**Your instructions**
In the entries that follow, the line with "RUN_IDLE: begin" opens the range and the line with "-# Registers are" closes it; repeat that range exactly, both lines included.

**Given information**
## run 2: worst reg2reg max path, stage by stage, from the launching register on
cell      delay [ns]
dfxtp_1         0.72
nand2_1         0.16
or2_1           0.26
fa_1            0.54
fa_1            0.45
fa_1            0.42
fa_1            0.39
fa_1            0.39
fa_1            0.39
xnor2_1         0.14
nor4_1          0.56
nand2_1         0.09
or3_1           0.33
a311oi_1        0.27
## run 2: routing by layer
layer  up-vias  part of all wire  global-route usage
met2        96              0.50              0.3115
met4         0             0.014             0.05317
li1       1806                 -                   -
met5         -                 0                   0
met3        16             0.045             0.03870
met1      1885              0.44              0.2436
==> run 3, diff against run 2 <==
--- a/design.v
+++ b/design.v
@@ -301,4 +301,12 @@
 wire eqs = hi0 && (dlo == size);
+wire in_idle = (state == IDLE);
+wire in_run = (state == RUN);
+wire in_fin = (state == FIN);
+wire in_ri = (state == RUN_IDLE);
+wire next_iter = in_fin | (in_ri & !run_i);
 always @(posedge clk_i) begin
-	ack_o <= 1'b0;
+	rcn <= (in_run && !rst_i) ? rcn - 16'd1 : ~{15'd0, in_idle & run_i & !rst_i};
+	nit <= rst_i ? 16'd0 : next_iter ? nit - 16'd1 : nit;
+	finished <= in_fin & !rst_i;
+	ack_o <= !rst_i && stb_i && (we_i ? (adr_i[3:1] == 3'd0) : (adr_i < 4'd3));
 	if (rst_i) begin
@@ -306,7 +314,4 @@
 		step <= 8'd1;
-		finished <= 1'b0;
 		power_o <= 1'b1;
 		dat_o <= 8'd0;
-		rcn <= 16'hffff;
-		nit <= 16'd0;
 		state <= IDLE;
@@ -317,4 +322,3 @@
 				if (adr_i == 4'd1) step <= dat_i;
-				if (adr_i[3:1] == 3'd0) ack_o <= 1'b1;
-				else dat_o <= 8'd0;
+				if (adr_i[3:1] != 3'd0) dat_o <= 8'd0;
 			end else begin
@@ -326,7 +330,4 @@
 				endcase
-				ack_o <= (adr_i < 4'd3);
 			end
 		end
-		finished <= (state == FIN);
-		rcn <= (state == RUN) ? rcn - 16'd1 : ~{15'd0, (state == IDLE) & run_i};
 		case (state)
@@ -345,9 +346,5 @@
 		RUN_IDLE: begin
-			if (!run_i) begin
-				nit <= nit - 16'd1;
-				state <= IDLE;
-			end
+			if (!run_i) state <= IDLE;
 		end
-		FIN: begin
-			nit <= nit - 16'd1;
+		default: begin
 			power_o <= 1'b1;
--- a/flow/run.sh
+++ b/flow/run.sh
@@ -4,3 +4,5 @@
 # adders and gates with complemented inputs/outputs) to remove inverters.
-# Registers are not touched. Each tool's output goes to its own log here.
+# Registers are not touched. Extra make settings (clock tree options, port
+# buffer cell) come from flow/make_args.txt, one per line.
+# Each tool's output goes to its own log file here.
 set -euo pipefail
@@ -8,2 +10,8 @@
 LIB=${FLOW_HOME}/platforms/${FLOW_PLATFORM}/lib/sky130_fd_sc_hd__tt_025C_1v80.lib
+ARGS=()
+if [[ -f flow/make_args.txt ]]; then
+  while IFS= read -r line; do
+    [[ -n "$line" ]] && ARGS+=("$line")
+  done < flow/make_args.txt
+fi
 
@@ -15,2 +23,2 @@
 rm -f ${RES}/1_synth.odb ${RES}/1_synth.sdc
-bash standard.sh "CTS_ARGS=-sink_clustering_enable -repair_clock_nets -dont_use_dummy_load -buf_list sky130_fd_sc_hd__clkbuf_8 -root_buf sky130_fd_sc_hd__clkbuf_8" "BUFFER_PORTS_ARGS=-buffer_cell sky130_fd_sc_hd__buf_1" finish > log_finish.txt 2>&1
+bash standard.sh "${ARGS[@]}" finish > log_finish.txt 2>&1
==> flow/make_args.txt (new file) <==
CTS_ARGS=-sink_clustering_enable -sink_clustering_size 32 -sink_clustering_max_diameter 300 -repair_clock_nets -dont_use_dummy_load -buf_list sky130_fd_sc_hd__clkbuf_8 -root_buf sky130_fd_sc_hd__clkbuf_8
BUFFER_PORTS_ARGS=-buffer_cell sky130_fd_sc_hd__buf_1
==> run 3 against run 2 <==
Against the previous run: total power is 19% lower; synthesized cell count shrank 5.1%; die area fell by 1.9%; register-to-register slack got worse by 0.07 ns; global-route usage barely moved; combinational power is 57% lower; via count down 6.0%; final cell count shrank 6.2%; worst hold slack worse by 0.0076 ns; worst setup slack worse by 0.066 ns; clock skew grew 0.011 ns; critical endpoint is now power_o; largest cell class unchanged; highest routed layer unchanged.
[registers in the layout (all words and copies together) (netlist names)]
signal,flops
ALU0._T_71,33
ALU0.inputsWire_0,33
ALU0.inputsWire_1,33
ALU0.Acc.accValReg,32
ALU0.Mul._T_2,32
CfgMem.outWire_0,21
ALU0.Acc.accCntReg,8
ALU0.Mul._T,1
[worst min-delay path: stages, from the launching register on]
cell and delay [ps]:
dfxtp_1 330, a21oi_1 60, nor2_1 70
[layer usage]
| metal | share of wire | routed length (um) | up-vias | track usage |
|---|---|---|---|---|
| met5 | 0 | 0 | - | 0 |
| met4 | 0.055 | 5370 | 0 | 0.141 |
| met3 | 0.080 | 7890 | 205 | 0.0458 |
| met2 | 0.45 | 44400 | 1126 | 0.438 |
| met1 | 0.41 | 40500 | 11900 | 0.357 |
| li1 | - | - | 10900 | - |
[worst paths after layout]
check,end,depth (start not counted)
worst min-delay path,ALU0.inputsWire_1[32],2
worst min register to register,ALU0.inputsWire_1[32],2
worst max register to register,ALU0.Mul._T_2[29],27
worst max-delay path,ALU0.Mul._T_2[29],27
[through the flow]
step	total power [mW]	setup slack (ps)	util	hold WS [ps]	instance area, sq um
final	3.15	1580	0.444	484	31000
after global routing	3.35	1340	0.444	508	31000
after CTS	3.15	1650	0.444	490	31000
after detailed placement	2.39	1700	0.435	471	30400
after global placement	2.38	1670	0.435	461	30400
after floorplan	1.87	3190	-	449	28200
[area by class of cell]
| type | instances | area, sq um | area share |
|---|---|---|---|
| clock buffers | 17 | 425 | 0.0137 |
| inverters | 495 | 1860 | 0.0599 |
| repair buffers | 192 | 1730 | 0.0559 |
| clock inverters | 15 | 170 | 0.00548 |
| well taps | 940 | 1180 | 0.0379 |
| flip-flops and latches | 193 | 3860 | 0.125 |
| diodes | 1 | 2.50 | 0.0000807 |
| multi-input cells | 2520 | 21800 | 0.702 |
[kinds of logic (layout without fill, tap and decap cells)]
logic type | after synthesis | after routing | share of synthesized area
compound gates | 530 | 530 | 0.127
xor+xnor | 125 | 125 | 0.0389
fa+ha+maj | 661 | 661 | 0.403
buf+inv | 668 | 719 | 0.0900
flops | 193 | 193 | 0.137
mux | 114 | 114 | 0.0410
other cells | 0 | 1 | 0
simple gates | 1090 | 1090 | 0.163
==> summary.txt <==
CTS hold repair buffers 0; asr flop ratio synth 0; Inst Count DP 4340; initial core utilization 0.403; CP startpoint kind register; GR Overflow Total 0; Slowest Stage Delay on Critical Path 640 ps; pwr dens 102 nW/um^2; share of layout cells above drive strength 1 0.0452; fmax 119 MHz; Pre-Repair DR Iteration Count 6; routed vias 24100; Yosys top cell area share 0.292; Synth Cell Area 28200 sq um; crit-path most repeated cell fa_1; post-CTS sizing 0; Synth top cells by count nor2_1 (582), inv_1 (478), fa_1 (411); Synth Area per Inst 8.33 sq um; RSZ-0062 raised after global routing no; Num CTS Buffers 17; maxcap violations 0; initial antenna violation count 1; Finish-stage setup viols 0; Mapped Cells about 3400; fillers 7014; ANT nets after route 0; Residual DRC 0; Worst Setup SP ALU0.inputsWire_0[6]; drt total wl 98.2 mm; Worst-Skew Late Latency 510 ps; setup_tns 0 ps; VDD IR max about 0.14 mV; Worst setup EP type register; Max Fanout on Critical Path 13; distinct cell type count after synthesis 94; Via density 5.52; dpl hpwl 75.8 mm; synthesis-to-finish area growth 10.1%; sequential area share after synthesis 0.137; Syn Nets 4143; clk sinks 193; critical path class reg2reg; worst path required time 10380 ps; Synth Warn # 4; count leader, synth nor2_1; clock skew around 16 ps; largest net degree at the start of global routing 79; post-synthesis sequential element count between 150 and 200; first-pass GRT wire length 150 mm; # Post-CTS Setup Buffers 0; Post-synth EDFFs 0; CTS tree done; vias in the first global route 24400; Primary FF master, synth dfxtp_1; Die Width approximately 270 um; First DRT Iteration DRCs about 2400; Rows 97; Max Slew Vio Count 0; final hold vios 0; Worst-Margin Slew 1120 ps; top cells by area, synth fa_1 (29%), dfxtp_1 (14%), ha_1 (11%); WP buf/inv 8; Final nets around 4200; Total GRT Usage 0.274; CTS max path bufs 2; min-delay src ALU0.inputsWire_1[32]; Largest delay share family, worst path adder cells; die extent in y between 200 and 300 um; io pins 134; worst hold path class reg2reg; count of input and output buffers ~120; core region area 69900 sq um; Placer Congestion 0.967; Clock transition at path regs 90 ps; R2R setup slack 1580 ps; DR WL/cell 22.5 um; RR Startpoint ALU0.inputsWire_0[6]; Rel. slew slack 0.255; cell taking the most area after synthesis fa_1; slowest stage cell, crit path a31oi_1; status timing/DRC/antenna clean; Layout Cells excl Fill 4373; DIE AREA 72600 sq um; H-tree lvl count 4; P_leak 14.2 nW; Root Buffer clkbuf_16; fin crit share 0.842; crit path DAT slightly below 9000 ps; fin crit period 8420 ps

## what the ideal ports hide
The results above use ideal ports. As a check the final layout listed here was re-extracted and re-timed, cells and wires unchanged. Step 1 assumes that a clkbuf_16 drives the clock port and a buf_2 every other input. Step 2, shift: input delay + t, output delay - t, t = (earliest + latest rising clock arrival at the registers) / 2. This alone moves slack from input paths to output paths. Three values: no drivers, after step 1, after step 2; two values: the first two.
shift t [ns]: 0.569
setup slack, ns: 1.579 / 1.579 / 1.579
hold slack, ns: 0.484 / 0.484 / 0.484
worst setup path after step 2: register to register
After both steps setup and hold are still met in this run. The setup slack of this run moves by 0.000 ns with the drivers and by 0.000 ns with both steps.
Source: an optimization exercise on an open RTL-to-GDS flow (aim: small area). Production flows keep margins and buffers that such runs may drop. Where RTL was checked, it was by simulation tests only, not by an equivalence proof against the original. Power and IR drop assume default switching activity.

Setup of north:
// top
module top(
  input clk,
  input rst,
  input ftdi_rx,
  input trigger_in,
  input gpio_in1,
  input gpio_in2,
  output gpio_out,
  output ftdi_tx,
  output led0_g,
  output led0_r,
  output led0_b,
  output led2_g,
  output led2_r,
  output led2_b,
  output led_blink,
  output led5_debug,
  output led6_debug,
  output debug_io0_14_p30,
  output led_glitch_out,
  output wire glitch_out,
  output invert_glitch_out,
  output wire reset_out
    );
make LEC_CHECK=0 CAP_MARGIN=20 CORE_MARGIN=2 CORE_UTILIZATION=55 CTS_BUF_LIST='sky130_fd_sc_hd__clkbuf_4 sky130_fd_sc_hd__clkbuf_8' CTS_CLUSTER_DIAMETER=60 CTS_CLUSTER_SIZE=20 SLEW_MARGIN=20 finish   # period 10.0 ns
run.sh (not shown) runs the stock make flow with config.mk's settings and CLKGATE_MAP_FILE= SYNTH_SCRIPT=/design/flow/synth_recipe.tcl, a recipe that flattens the netlist after the stock synthesis.
north completed; timing, DRC and antenna clean
Input-level comparison between south and north:
- changing SLEW_MARGIN from 20 to 10
- changing CORE_UTILIZATION from 55 to 65
- changing CTS_CLUSTER_SIZE from 20 to 16
- changing CTS_CLUSTER_DIAMETER from 60 to 50
- changing CAP_MARGIN from 20 to 10
- changing CTS_BUF_LIST from sky130_fd_sc_hd__clkbuf_4 sky130_fd_sc_hd__clkbuf_8 to sky130_fd_sc_hd__clkbuf_8
### Flow results
Synthesis-to-finish area growth down 0.68 points in south wrt north
For the final period utilization, south came in 1.3 points higher than north did.
Compared with north, in south number of instances in the synthesized netlist shows no meaningful change; met2 usage shows an increase of 6.4 points.
The endpoint required time on the critical path reported for south is smaller than that of north by 20 ps.
Compared with north, south shows core region area lower by about 16%.
Of north and south, north shows the higher ratio of cells with drive above 1 in the final layout, with south below it.

* * *

== v2 ==
top, a different RTL version from the one above (not shown whole).
For scale: ~1600 cells after synthesis, ~470 flip-flops, ~19000 sq um of cells after synthesis.
Settings: LEC_CHECK=0, CAP_MARGIN=10, CORE_MARGIN=2, CORE_UTILIZATION=65, CTS_BUF_LIST=sky130_fd_sc_hd__clkbuf_4, CTS_CLUSTER_DIAMETER=30, CTS_CLUSTER_SIZE=8, SLEW_MARGIN=10; clock period 10.0 ns.
Per the final summary, v2 finished and its layout is clean on timing, DRC and antenna.
For v47, these inputs were changed with respect to v2:
--- a/flow/config.mk
+++ b/flow/config.mk
@@ -9,6 +9,6 @@
 export CORE_MARGIN = 2
-export CORE_UTILIZATION = 65
-export CTS_BUF_LIST = sky130_fd_sc_hd__clkbuf_4
-export CTS_CLUSTER_DIAMETER = 30
-export CTS_CLUSTER_SIZE = 8
+export CORE_UTILIZATION = 78
+export CTS_BUF_LIST = sky130_fd_sc_hd__clkbuf_8
+export CTS_CLUSTER_DIAMETER = 50
+export CTS_CLUSTER_SIZE = 16
 export SLEW_MARGIN = 10
Notes after the runs:
- For the final worst slack, v47 came in 300 ps lower than v2 did.
- Relative to v2, proportion of total power due to net switching has gone up in v47.
- Compared with v2, v47 ends up with less cell area.
- v47 vs. v2: net count of the mapped netlist stayed essentially flat, utilization after layout rose by 12 points, post-detailed-route via-to-cell ratio rose by 8.0%.
- The total number of vias on v2 is in line with that on v47.
- Looking at non-clock buffer count in the final layout, v47 sits 2.3% lower than v2 does.
- Diff v2 -> v47: count of H-tree levels built during CTS dropped 1; standard-cell row count dropped 6.
Edits applied to the flow inputs when going from v47 to v30:
--- a/flow/config.mk
+++ b/flow/config.mk
@@ -9,3 +9,3 @@
 export CORE_MARGIN = 2
-export CORE_UTILIZATION = 78
+export CORE_UTILIZATION = 86
 export CTS_BUF_LIST = sky130_fd_sc_hd__clkbuf_8
Findings:
- Global-route wire length before repair on v30 is behind v47.
- Row number of iterations in the first detailed-routing pass: v30 higher / v47 lower
- v47 → v30: clock buffer count from CTS decreased 1; remaining max-slew budget at the tightest pin moved down; synthesis-to-finish area growth lost 0.45 points.
- Relative to v47, the routed length on met3 measured on v30 has increased by more than half.
- The final reports for v30 and v47 show post-route fraction of the period consumed by the critical path higher in the former.
- v30 vs. v47: synthesized instance count did not really move; wire length the detailed router placed on met1 rose 350 microns; number of non-filler instances in the completed layout went down by 2.3%.
Inputs modified between v30 and v49:
--- a/flow/config.mk
+++ b/flow/config.mk
@@ -9,6 +9,6 @@
 export CORE_MARGIN = 2
-export CORE_UTILIZATION = 86
-export CTS_BUF_LIST = sky130_fd_sc_hd__clkbuf_8
-export CTS_CLUSTER_DIAMETER = 50
-export CTS_CLUSTER_SIZE = 16
+export CORE_UTILIZATION = 65
+export CTS_BUF_LIST = sky130_fd_sc_hd__clkbuf_16
+export CTS_CLUSTER_DIAMETER = 60
+export CTS_CLUSTER_SIZE = 30
 export SLEW_MARGIN = 10
Notes after the runs:
v49: all stages complete, timing, DRC and antenna checks passed
v49 reports a lower post-route core utilization than v30 does.
After detailed routing, v30 needs more wire than v49.
v30 → v49: upper clock frequency limit went up by about 3%, first-pass GRT wire length lower, non-clock buffer count now larger.
v30 was smaller in final cell area than v49.
Of v30 and v49, v49 shows the higher setup slack of the critical path after layout, with v30 below it.
Compared with v30, v49 shows a higher signed area change from the synthesized netlist to the final layout.
Sequential share of cell area in v49 is 1.7 points lower than in v30

* * *

top, a different RTL version from the one above (not shown whole).
Size in the first run: roughly 3600 cells after synthesis, roughly 510 flip-flops, ~22 I/O pins, about 0.028 mm^2 of cells after synthesis.
==> flow/config.mk <==
export PLATFORM = sky130hd
export DESIGN_NAME = top
export DESIGN_NICKNAME = top
export VERILOG_FILES = /design/flow/design.v
export SDC_FILE = /design/flow/constraint.sdc
export NUM_CORES = 4
export LEC_CHECK = 0
export CAP_MARGIN = 20
export CORE_MARGIN = 2
export CORE_UTILIZATION = 40
export SLEW_MARGIN = 20
==> flow/constraint.sdc <==
create_clock -name core_clock -period 10.0 [get_ports {clk}]
set_input_delay 2.0000 -clock core_clock [delete_from_list [all_inputs] [get_ports {clk}]]
set_output_delay 2.0000 -clock core_clock [all_outputs]
set_load 0.01 [all_outputs]
The baseline finished clean.
Edit:
Settings changed: ABC_AREA set to 1.
- global-route usage rose by 2.9 points
- area after synthesis rose by roughly a tenth
- design area rose by roughly a tenth
- clock power rose by a few percent
- power rose by a few percent
- via count rose by a quarter to a third
- core utilization rose by 0.15 points
- hold slack gets worse by 0.0033 ns
No functional check of the RTL was part of any run of this note.

* * *

top with an RTL version that a note above also has.
Size: about 1600 cells after synthesis, ~22 I/O pins, ~19000 um^2 of cells after synthesis.
==> flow/config.mk <==
export PLATFORM = sky130hd
export DESIGN_NAME = top
export DESIGN_NICKNAME = top
export VERILOG_FILES = /design/flow/design.v
export SDC_FILE = /design/flow/constraint.sdc
export NUM_CORES = 4
export LEC_CHECK = 0
export CAP_MARGIN = 10
export CORE_MARGIN = 2
export CORE_UTILIZATION = 78
export CTS_BUF_LIST = sky130_fd_sc_hd__clkbuf_4 sky130_fd_sc_hd__clkbuf_8
export CTS_CLUSTER_DIAMETER = 40
export CTS_CLUSTER_SIZE = 14
export SLEW_MARGIN = 10
==> flow/constraint.sdc <==
create_clock -name core_clock -period 10.0 [get_ports {clk}]
set_input_delay 2.0000 -clock core_clock [delete_from_list [all_inputs] [get_ports {clk}]]
set_output_delay 2.0000 -clock core_clock [all_outputs]
set_load 0.01 [all_outputs]
The first run passed the timing, design-rule and antenna checks.
Then changed:
--- a/flow/config.mk
+++ b/flow/config.mk
@@ -10,4 +10,4 @@
-export CORE_UTILIZATION = 78
-export CTS_BUF_LIST = sky130_fd_sc_hd__clkbuf_4 sky130_fd_sc_hd__clkbuf_8
-export CTS_CLUSTER_DIAMETER = 40
-export CTS_CLUSTER_SIZE = 14
+export CORE_UTILIZATION = 65
+export CTS_BUF_LIST = sky130_fd_sc_hd__clkbuf_8
+export CTS_CLUSTER_DIAMETER = 50
+export CTS_CLUSTER_SIZE = 16
Effect: Sequential power is about the same; sequential share of layout area went up by 0.50 points; first-iteration DRC count shrinks by a quarter to a third; final area goes down slightly; total power shrinks by a few percent; clock skew is lower by 0.0079 ns; synthesized cell count stays the same; via count decreases by a few percent.
Then changed:
--- a/flow/config.mk
+++ b/flow/config.mk
@@ -10 +10 @@
-export CORE_UTILIZATION = 65
+export CORE_UTILIZATION = 78
@@ -13,0 +14 @@
+export GPL_TIMING_DRIVEN = 0
=> Critical path depth decreases by 3; power hardly moves; via count climbs by 7.1%.
Then changed:
==> flow/flow/run.sh (new file) <==
#!/bin/bash
# The standard layout, except that synthesis maps the logic with the ABC
# script in flow/abc_map.script (an area-leaning mapping) in place of
# ORFS's abc_speed.script. Everything else, registers included, is as the
# standard synthesis makes it. Logs: synth.log and layout.log here, and
# ORFS's own logs under orfs/logs.
set -euo pipefail
WORK=$PWD
rm -rf "$WORK/alt_scripts"
cp -r "$FLOW_HOME/scripts" "$WORK/alt_scripts"
cp "$WORK/flow/abc_map.script" "$WORK/alt_scripts/abc_speed.script"
bash "$WORK/standard.sh" SCRIPTS_DIR="$WORK/alt_scripts" synth > "$WORK/synth.log" 2>&1
bash "$WORK/standard.sh" > "$WORK/layout.log" 2>&1
==> flow/flow/abc_map.script (new file) <==
strash
ifraig
scorr
dc2
dretime
strash
&get -n
&dch -f
&nf
&put
strash
&get -n
&dch -f
&nf
&put
==> flow/standard.sh (new file) <==
#!/bin/bash
# synth_recipe.tcl (not shown) runs the flow's synth.tcl, then flattens the netlist and writes it again
# the make line also repeats each setting of config.mk as NAME=value (left out here)
make -C /OpenROAD-flow-scripts/flow DESIGN_CONFIG=/design/flow/config.mk WORK_HOME=/design/flow/orfs CLKGATE_MAP_FILE= SYNTH_SCRIPT=/design/flow/synth_recipe.tcl "${@:-finish}"
--- a/flow/config.mk
+++ b/flow/config.mk
@@ -10 +10 @@
-export CORE_UTILIZATION = 78
+export CORE_UTILIZATION = 65
@@ -14 +13,0 @@
-export GPL_TIMING_DRIVEN = 0
removed: flow/run.sh
Clock power is higher by about 5%. Power went up by 0.91%. Area after synthesis is lower by 2.1%. Via count falls by about 6%. Routed wire length drops by about 8%.

==> what the ideal ports hide <==
The flow's constraints put no driver on any port. The routed layouts listed below were extracted and timed again, unchanged, in two steps.
Step 1 (the two cells are an assumption about what drives the block):
set clk [get_ports {clk}]
set_driving_cell -lib_cell sky130_fd_sc_hd__clkbuf_16 $clk
set_driving_cell -lib_cell sky130_fd_sc_hd__buf_2 [delete_from_list [all_inputs] $clk]
Step 2 also shifts input and output timing later by t, the mid clock arrival at the registers, as if the neighbouring blocks saw the same clock.
Slacks: ideal / step 1 / step 2; pairs: ideal / step 1.
run	shift t [ns]	setup WS [ns]	slew at the worst register clock pin (ns)	worst data-port slew with drivers (ns)	pins driven straight from the clock port
north	0.621	0.696 / 0.715 / 0.094	0.12 / 0.12	0.03	1
south	0.618	0.566 / 0.566 / 0.047	0.10 / 0.10	0.04	1
v2	0.751	0.831 / 0.853 / 0.102	0.10 / 0.10	0.03	1
v47	0.605	0.530 / 0.539 / -0.048	0.10 / 0.10	0.03	1
v30	0.620	0.348 / 0.373 / -0.247	0.11 / 0.11	0.04	1
v49	0.570	0.624 / 0.650 / 0.081	0.09 / 0.09	0.03	1
the first run of note 3	0.686	3.103 / 3.080 / 3.080	0.07 / 0.07	0.06	1
the second run of note 3	0.691	3.560 / 3.540 / 3.540	0.07 / 0.07	0.03	1
the first run of note 4	0.635	0.501 / 0.501 / -0.068	0.10 / 0.10	0.03	1
the second run of note 4	0.609	0.670 / 0.697 / 0.088	0.10 / 0.10	0.03	1
the third run of note 4	0.616	0.268 / 0.292 / -0.324	0.11 / 0.11	0.03	1
the fourth run of note 4	0.623	0.434 / 0.434 / 0.080	0.10 / 0.10	0.05	1
With both steps, setup timing fails in v47, v30, the first run of note 4 and the third run of note 4, where it was met with ideal ports. The setup slack of v2, which loses most, moves by +0.022 ns with the drivers and by -0.729 ns with both steps.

**Written response**
 		RUN_IDLE: begin
-			if (!run_i) begin
-				nit <= nit - 16'd1;
-				state <= IDLE;
-			end
+			if (!run_i) state <= IDLE;
 		end
-		FIN: begin
-			nit <= nit - 16'd1;
+		default: begin
 			power_o <= 1'b1;
--- a/flow/run.sh
+++ b/flow/run.sh
@@ -4,3 +4,5 @@
 # adders and gates with complemented inputs/outputs) to remove inverters.
-# Registers are not touched. Each tool's output goes to its own log here.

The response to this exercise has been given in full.